Escalators N Other Lucidity...

One of the things I almost never talk about is how hard it has been to raise a developmentally challenged child. While my string bean has not officially been diagnosed with anything. He has been tested for many things up to and including fragile X syndrome. For which he came back negative in the genetic testing department. I am not even sure where to begin with this except to say that String Bean has always been presented with challenges that my other two kids found easy. I am not sure if my wife and I were in denial but we have tried not to discuss any of the hurdles with others. This it would seem is not a good way to work things out with others who care about you and with String Bean himself, but it is how we handled it and we can only hope that it did not cause more harm than good.

As far as extended family goes we rarely talk about it. I wonder at family functions etc if my family members sense that he is different in some way but I can never be sure because no one speaks to us about it. No one has come to us and said, "Hey Don... Does your oldest boy ummmm... well is he.... Ummmmmm it's just that... well he's pulled his pants down and has a circle of people around him..." I have discussed his behavioral problems with his pediatrician but so far we are kind of spinning our wheels... Meanwhile the teachers keep telling me that he is getting farther and farther behind...

I am quite frustrated.

I love him so very much...

And I really just need to know he will be ok when I'm gone...

So I periodically refer to a dream that I had as a teenager... Yeah that is right, I had a lucid dream as a teenager that stuck in my head all these years... At the time I never understood it. Thought I was a bit nuts for carrying it with me for all these years but let me describe the dream and you will see why it was so eerie to me...

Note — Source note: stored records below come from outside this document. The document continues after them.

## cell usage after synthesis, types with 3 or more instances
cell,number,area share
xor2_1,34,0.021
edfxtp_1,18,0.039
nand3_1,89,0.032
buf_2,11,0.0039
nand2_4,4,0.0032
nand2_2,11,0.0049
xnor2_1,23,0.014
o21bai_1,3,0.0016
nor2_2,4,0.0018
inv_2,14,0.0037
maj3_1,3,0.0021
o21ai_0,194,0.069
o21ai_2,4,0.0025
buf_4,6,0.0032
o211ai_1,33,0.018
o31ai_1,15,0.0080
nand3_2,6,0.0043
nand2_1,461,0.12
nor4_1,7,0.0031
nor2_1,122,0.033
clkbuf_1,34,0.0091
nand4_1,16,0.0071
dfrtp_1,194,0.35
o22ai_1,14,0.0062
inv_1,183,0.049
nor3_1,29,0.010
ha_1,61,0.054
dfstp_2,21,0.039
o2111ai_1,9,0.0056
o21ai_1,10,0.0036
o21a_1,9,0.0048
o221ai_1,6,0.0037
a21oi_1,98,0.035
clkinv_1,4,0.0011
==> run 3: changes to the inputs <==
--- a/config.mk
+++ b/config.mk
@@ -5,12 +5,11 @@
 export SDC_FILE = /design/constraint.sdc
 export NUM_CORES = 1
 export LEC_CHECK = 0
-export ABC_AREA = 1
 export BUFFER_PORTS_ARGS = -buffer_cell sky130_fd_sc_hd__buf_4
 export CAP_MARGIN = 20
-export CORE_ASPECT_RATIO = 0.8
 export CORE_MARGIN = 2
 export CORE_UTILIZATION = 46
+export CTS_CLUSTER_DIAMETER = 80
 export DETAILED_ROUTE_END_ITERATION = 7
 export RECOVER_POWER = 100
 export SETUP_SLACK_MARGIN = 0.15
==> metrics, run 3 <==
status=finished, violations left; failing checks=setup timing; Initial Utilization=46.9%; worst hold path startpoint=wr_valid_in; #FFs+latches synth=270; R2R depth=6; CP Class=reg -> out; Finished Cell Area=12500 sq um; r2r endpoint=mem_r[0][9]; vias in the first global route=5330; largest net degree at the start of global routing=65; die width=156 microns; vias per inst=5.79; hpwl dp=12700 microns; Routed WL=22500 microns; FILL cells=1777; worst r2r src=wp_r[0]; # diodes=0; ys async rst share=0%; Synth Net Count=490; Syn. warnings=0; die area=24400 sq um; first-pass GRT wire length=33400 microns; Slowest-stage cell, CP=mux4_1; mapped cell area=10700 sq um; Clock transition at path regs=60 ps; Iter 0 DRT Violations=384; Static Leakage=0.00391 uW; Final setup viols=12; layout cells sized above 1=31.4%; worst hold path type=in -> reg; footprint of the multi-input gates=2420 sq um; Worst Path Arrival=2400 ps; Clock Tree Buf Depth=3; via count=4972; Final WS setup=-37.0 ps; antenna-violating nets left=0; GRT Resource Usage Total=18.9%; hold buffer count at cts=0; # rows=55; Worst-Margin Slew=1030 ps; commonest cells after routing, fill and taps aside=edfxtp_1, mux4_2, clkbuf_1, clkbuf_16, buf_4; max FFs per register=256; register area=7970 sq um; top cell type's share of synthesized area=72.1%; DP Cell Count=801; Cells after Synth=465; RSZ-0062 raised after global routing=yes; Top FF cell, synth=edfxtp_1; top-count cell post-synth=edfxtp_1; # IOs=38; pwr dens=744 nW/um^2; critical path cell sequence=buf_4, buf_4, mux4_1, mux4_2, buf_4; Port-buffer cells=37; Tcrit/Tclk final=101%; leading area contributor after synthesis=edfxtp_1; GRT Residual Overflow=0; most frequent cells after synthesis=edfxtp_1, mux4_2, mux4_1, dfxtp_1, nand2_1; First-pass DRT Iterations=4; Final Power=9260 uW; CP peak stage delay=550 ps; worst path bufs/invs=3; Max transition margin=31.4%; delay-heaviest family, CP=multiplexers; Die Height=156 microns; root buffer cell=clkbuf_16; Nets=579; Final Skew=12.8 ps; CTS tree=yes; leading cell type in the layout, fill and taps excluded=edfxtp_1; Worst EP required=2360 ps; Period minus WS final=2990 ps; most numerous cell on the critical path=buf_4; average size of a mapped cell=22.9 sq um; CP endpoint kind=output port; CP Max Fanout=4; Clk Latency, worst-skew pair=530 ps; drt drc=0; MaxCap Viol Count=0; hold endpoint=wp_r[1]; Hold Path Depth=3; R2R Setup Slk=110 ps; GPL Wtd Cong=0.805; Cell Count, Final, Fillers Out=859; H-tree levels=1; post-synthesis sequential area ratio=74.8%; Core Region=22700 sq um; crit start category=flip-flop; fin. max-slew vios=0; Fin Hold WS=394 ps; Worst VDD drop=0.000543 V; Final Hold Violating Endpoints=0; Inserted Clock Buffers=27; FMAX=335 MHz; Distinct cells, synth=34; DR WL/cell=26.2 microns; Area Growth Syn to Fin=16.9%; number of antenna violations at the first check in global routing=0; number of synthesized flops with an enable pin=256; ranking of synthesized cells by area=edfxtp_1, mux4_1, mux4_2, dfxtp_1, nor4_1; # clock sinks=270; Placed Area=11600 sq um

In the dream, I was with some people in a large shopping mall type place, something like Eatons center downtown Calgary with all the glass windows above. One escalator was going up, the other was going down... I do not know who the people were that I was with, nor can I be sure of exactly where I was. As I was going up the escalator I remember carrying a child. Now keep in mind I was only a teenager and this was long before my wife so it had placed me into a bit of a confusion... The child looked and felt normal to me, but as I was going up I remember the people on the other escalator, the one heading down were laughing, pointing and making fun of the child I had in my arms. I felt horrible, it rattled my guts. And when I awoke I just remember feeling so terrible for that child even though I had no idea who this child was.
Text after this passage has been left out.